Output the records that follow exactly as they are written.

——————

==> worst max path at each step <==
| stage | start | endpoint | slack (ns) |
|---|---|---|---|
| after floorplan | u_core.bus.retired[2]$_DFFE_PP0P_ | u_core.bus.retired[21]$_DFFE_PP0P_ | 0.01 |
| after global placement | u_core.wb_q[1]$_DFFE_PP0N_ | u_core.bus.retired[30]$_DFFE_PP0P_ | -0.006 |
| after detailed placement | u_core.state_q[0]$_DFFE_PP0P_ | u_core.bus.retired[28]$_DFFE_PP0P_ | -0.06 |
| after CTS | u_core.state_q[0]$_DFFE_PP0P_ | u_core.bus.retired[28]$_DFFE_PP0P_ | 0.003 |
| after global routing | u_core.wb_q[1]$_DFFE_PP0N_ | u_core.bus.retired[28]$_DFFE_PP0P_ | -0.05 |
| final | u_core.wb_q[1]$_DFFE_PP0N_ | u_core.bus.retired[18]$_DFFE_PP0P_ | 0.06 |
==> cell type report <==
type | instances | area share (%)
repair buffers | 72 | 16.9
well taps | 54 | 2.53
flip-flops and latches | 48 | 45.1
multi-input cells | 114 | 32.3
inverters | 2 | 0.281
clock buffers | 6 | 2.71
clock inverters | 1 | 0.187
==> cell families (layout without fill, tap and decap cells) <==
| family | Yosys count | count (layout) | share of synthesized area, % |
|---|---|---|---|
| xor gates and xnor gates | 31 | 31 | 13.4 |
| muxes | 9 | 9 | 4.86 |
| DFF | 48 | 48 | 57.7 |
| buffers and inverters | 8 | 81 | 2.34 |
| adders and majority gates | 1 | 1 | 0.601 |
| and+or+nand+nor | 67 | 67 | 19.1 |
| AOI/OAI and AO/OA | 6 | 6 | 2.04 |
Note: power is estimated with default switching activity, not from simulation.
===== src/rtl/cp0_irq_vec_pkg.sv =====
// Shared CP0 definitions: operation codes, register addresses, STATUS/CAUSE field positions
// and the redirect target helper.
package cp0_irq_vec_pkg;

  typedef enum logic [1:0] {
    OP_NONE = 2'b00,
    OP_MFC0 = 2'b01,
    OP_MTC0 = 2'b10,
    OP_ERET = 2'b11
  } cp0_op_e;

  localparam logic [4:0] REG_STATUS = 5'd12;
  localparam logic [4:0] REG_CAUSE  = 5'd13;
  localparam logic [4:0] REG_EPC    = 5'd14;
  localparam logic [4:0] REG_BASE   = 5'd15;

  localparam int ST_IE  = 0;
  localparam int ST_EXL = 1;
  localparam int ST_VEC = 2;
  localparam int IM_LSB = 8;
  localparam int IP_LSB = 8;
  localparam int CODE_W = 4;

  // Non-vectored dispatch always lands on BASE; vectored dispatch spaces slots by 2**shift bytes.
  function automatic logic [31:0] vec_target(input logic [31:0] base,
                                             input logic [CODE_W-1:0] idx,
                                             input logic vec,
                                             input int shift);
    return vec ? base + (32'(idx) << shift) : base;
  endfunction

endpackage
### config.mk
export PLATFORM = sky130hd
export DESIGN_NAME = button_press_counter
export DESIGN_NICKNAME = d
export VERILOG_FILES = /design/src/rtl/button_press_counter_pkg.sv /design/src/rtl/button_press_counter_sample_tick.sv /design/src/rtl/button_press_counter.sv
export SDC_FILE = /design/constraint.sdc
export NUM_CORES = 1
export LEC_CHECK = 0
export ABC_AREA = 1
export CORE_MARGIN = 1.5
export CORE_UTILIZATION = 60
export CTS_BUF_LIST = sky130_fd_sc_hd__clkbuf_4
export DETAILED_ROUTE_END_ITERATION = 10
export PLACE_DENSITY_LB_ADDON = 0.3
export RECOVER_POWER = 100
export SLEW_MARGIN = 5
export SYNTH_ARGS = -nofsm -noshare
export SYNTH_HDL_FRONTEND = slang
export SYNTH_SLANG_ARGS = --single-unit
### constraint.sdc
create_clock -name CLK -period 3.85 [get_ports CLK]
set_clock_uncertainty 0.1 [all_clocks]
set_input_delay 0.385 -clock CLK [delete_from_list [all_inputs] [get_ports CLK]]
set_output_delay 0.385 -clock CLK [all_outputs]
set_load 0.02 [all_outputs]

——————

§ Solution to this exercise
==> worst max path at each step <==
| stage | start | endpoint | slack (ns) |
|---|---|---|---|
| after floorplan | u_core.bus.retired[2]$_DFFE_PP0P_ | u_core.bus.retired[21]$_DFFE_PP0P_ | 0.01 |
| after global placement | u_core.wb_q[1]$_DFFE_PP0N_ | u_core.bus.retired[30]$_DFFE_PP0P_ | -0.006 |
| after detailed placement | u_core.state_q[0]$_DFFE_PP0P_ | u_core.bus.retired[28]$_DFFE_PP0P_ | -0.06 |
| after CTS | u_core.state_q[0]$_DFFE_PP0P_ | u_core.bus.retired[28]$_DFFE_PP0P_ | 0.003 |
| after global routing | u_core.wb_q[1]$_DFFE_PP0N_ | u_core.bus.retired[28]$_DFFE_PP0P_ | -0.05 |
| final | u_core.wb_q[1]$_DFFE_PP0N_ | u_core.bus.retired[18]$_DFFE_PP0P_ | 0.06 |
==> cell type report <==
type | instances | area share (%)
repair buffers | 72 | 16.9
well taps | 54 | 2.53
flip-flops and latches | 48 | 45.1
multi-input cells | 114 | 32.3
inverters | 2 | 0.281
clock buffers | 6 | 2.71
clock inverters | 1 | 0.187
==> cell families (layout without fill, tap and decap cells) <==
| family | Yosys count | count (layout) | share of synthesized area, % |
|---|---|---|---|
| xor gates and xnor gates | 31 | 31 | 13.4 |
| muxes | 9 | 9 | 4.86 |
| DFF | 48 | 48 | 57.7 |
| buffers and inverters | 8 | 81 | 2.34 |
| adders and majority gates | 1 | 1 | 0.601 |
| and+or+nand+nor | 67 | 67 | 19.1 |
| AOI/OAI and AO/OA | 6 | 6 | 2.04 |
Note: power is estimated with default switching activity, not from simulation.
===== src/rtl/cp0_irq_vec_pkg.sv =====
// Shared CP0 definitions: operation codes, register addresses, STATUS/CAUSE field positions
// and the redirect target helper.
package cp0_irq_vec_pkg;

  typedef enum logic [1:0] {
    OP_NONE = 2'b00,
    OP_MFC0 = 2'b01,
    OP_MTC0 = 2'b10,
    OP_ERET = 2'b11
  } cp0_op_e;

  localparam logic [4:0] REG_STATUS = 5'd12;
  localparam logic [4:0] REG_CAUSE  = 5'd13;
  localparam logic [4:0] REG_EPC    = 5'd14;
  localparam logic [4:0] REG_BASE   = 5'd15;

  localparam int ST_IE  = 0;
  localparam int ST_EXL = 1;
  localparam int ST_VEC = 2;
  localparam int IM_LSB = 8;
  localparam int IP_LSB = 8;
  localparam int CODE_W = 4;

  // Non-vectored dispatch always lands on BASE; vectored dispatch spaces slots by 2**shift bytes.
  function automatic logic [31:0] vec_target(input logic [31:0] base,
                                             input logic [CODE_W-1:0] idx,
                                             input logic vec,
                                             input int shift);
    return vec ? base + (32'(idx) << shift) : base;
  endfunction

endpackage
### config.mk
export PLATFORM = sky130hd
export DESIGN_NAME = button_press_counter
export DESIGN_NICKNAME = d
export VERILOG_FILES = /design/src/rtl/button_press_counter_pkg.sv /design/src/rtl/button_press_counter_sample_tick.sv /design/src/rtl/button_press_counter.sv
export SDC_FILE = /design/constraint.sdc
export NUM_CORES = 1
export LEC_CHECK = 0
export ABC_AREA = 1
export CORE_MARGIN = 1.5
export CORE_UTILIZATION = 60
export CTS_BUF_LIST = sky130_fd_sc_hd__clkbuf_4
export DETAILED_ROUTE_END_ITERATION = 10
export PLACE_DENSITY_LB_ADDON = 0.3
export RECOVER_POWER = 100
export SLEW_MARGIN = 5
export SYNTH_ARGS = -nofsm -noshare
export SYNTH_HDL_FRONTEND = slang
export SYNTH_SLANG_ARGS = --single-unit
### constraint.sdc
create_clock -name CLK -period 3.85 [get_ports CLK]
set_clock_uncertainty 0.1 [all_clocks]
set_input_delay 0.385 -clock CLK [delete_from_list [all_inputs] [get_ports CLK]]
set_output_delay 0.385 -clock CLK [all_outputs]
set_load 0.02 [all_outputs]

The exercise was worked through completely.